What lines of the material below include the string "first"? Copy all of them.

▶

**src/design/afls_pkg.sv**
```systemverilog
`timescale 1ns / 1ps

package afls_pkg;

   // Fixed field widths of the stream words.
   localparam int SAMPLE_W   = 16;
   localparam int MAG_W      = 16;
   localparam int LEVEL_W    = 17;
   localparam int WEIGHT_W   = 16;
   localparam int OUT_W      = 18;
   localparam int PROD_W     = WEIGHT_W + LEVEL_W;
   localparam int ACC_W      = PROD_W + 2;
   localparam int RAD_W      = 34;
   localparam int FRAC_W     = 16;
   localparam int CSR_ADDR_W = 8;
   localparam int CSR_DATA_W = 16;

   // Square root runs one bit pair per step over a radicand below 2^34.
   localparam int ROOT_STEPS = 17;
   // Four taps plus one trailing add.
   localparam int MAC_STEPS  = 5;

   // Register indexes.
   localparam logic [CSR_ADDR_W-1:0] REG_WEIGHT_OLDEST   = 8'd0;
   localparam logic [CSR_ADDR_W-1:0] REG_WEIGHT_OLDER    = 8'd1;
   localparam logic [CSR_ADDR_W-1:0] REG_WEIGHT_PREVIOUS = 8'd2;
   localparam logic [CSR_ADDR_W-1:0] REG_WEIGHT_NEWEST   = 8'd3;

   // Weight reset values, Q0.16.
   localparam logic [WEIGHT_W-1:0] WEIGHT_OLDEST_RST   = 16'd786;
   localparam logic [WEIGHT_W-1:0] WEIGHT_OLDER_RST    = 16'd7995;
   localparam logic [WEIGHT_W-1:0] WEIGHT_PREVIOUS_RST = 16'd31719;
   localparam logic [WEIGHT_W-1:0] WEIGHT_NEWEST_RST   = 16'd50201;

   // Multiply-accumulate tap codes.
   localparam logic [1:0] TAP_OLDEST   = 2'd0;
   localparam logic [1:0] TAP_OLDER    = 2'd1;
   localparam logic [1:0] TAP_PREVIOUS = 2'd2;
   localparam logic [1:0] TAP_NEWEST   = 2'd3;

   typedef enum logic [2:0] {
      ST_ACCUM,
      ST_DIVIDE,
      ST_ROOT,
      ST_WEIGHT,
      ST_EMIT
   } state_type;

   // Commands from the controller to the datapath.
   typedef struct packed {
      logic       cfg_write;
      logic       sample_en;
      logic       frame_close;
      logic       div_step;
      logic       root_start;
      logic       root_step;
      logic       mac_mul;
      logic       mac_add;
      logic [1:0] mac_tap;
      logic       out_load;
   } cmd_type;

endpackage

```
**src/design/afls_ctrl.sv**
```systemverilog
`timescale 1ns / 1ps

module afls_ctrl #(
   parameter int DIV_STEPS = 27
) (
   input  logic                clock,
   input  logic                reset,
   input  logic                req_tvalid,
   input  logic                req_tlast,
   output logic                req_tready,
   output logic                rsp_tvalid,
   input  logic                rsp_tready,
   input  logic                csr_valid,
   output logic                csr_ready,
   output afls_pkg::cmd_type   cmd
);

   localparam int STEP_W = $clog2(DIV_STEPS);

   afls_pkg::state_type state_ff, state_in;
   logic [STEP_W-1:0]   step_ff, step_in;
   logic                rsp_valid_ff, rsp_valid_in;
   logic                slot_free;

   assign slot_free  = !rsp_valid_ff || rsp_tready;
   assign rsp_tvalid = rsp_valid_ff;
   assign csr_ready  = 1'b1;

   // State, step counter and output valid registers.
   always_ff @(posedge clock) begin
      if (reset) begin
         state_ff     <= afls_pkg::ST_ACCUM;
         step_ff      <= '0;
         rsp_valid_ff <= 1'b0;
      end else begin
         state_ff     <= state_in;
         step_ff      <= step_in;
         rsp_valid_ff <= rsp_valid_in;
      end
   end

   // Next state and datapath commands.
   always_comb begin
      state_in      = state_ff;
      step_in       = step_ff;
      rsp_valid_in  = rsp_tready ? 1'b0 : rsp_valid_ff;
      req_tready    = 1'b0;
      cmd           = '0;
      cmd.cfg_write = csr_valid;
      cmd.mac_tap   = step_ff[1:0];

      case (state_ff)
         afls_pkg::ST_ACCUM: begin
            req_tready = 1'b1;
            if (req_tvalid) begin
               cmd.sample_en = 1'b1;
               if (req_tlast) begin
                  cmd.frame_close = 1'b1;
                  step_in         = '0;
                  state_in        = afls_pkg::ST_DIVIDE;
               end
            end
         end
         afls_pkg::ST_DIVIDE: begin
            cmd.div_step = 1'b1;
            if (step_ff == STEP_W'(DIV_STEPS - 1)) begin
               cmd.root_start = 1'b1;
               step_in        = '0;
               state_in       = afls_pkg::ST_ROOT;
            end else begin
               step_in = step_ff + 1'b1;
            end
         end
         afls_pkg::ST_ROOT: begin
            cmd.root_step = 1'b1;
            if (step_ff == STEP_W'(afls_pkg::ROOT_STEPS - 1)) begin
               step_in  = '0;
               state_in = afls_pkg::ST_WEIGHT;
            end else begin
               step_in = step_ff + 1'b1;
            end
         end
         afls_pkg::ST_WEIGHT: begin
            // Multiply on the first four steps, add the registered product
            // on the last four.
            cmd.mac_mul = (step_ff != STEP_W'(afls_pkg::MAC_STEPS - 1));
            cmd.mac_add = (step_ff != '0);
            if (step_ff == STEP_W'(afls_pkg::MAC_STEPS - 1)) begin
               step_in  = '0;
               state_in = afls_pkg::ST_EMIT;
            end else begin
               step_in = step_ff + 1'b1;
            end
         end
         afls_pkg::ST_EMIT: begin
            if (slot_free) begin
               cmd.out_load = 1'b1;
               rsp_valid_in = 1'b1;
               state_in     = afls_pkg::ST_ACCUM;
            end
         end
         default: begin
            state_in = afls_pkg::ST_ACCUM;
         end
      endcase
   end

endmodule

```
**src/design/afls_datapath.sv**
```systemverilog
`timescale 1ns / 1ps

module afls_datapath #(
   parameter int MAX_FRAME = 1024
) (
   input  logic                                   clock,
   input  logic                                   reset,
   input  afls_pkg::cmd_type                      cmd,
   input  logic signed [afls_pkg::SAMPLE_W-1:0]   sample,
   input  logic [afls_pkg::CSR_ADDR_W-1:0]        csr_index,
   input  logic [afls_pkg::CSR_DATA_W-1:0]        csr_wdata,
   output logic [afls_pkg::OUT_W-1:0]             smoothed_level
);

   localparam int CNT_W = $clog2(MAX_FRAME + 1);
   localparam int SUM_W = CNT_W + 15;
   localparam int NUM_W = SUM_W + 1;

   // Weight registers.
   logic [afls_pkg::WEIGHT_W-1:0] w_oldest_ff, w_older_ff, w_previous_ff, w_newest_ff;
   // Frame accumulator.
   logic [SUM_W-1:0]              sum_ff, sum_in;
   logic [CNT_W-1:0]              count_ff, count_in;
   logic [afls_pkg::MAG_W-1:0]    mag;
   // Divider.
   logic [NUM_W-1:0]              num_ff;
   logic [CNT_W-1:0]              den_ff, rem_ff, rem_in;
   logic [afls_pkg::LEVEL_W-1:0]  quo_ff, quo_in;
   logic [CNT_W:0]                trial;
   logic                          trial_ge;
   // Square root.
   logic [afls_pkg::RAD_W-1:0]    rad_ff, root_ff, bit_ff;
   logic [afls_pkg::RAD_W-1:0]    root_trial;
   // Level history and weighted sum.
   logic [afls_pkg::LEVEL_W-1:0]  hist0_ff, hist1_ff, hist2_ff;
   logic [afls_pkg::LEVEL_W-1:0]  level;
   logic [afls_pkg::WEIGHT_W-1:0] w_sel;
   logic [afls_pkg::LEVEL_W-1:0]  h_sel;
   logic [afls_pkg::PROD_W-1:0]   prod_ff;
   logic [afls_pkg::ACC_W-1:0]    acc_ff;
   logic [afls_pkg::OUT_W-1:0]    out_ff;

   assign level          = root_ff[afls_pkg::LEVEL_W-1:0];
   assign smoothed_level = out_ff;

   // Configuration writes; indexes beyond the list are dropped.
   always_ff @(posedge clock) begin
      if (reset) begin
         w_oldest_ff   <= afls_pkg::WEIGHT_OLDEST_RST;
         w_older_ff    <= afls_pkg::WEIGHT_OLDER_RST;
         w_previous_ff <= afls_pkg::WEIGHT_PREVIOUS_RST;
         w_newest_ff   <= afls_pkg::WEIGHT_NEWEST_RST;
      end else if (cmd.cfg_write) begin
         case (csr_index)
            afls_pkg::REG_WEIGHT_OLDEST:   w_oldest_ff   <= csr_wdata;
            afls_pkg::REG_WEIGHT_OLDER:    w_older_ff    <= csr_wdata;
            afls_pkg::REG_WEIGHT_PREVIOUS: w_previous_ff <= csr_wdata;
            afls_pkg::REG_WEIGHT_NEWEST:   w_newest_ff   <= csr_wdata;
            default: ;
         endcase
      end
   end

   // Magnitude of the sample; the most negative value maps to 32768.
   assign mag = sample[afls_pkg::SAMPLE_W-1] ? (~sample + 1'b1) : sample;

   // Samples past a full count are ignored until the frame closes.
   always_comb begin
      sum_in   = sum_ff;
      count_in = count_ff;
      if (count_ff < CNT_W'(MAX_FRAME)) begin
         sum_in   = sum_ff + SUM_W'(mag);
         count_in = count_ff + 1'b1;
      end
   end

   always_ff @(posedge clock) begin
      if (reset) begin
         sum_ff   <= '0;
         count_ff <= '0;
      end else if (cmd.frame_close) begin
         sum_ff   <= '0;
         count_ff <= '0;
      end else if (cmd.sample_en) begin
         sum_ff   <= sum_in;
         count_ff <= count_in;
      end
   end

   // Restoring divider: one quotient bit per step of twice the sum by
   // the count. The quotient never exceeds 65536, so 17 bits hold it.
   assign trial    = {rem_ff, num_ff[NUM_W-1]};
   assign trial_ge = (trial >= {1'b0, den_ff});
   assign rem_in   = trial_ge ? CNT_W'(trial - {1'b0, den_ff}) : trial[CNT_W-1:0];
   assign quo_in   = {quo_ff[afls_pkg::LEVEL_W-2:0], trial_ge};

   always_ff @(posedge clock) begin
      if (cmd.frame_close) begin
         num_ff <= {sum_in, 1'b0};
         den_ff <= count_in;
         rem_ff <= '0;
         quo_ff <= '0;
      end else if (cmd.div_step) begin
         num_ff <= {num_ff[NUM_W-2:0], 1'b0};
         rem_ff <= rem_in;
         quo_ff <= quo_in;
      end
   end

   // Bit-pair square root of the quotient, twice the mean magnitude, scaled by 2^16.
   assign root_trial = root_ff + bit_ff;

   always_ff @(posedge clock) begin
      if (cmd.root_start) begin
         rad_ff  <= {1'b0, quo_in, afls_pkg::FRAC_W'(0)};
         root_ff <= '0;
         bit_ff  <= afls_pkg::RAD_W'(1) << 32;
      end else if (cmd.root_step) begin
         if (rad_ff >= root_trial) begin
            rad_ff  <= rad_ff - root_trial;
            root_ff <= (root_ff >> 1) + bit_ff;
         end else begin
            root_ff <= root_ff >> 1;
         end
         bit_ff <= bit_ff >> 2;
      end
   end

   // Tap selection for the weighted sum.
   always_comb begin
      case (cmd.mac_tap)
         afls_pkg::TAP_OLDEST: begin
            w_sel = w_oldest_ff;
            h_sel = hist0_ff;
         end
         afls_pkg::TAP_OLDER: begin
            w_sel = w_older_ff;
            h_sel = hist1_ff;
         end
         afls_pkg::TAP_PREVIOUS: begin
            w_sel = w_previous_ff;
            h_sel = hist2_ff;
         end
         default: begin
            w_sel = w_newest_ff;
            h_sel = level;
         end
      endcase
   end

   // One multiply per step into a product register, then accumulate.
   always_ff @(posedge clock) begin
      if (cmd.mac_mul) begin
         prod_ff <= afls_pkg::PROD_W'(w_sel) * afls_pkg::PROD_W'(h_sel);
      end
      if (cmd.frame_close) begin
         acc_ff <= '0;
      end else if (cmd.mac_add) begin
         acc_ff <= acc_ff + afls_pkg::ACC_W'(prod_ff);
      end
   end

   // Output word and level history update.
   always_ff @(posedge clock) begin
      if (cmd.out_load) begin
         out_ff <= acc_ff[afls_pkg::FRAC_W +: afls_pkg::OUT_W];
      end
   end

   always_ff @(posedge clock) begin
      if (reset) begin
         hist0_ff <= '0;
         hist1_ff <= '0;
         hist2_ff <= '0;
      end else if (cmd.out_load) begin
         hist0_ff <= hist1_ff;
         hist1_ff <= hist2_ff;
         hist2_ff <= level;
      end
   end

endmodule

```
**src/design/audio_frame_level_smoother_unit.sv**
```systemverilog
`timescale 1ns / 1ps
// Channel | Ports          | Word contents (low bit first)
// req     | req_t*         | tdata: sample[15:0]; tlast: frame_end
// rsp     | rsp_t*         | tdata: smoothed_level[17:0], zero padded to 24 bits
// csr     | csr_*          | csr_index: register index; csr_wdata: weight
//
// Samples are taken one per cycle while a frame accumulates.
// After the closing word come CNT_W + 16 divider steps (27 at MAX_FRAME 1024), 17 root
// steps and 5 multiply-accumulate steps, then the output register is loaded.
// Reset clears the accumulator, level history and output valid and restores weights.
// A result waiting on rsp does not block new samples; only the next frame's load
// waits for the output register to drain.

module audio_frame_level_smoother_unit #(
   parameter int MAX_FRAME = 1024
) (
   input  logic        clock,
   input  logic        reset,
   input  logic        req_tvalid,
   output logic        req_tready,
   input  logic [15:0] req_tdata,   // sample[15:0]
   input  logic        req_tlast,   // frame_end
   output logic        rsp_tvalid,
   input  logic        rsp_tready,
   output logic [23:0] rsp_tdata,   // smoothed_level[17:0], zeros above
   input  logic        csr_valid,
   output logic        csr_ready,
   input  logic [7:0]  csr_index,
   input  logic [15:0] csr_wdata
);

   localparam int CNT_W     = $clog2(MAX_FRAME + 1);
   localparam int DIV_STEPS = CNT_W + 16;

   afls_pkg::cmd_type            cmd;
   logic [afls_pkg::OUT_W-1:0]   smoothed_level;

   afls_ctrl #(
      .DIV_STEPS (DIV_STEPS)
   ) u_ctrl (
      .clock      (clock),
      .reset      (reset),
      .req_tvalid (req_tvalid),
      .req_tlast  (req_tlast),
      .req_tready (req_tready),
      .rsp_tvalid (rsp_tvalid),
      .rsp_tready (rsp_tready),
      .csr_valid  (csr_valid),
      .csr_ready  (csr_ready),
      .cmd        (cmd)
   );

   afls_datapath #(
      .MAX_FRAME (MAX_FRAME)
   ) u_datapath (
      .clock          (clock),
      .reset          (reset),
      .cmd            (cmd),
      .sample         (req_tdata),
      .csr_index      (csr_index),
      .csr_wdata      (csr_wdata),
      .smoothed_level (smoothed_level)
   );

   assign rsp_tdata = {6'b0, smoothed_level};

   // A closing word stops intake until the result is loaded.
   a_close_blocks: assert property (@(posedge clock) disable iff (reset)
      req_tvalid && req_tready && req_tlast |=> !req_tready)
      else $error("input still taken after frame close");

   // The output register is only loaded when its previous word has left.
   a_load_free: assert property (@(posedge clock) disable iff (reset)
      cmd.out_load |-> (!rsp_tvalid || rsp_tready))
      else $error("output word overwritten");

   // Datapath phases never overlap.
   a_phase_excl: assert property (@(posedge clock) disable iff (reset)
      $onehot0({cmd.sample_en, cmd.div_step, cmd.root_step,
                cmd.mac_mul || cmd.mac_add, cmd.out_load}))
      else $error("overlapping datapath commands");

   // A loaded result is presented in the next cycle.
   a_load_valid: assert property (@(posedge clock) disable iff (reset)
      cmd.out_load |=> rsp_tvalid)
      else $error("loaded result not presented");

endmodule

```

◀

-- Result for this task --
            // Multiply on the first four steps, add the registered product
// Channel | Ports          | Word contents (low bit first)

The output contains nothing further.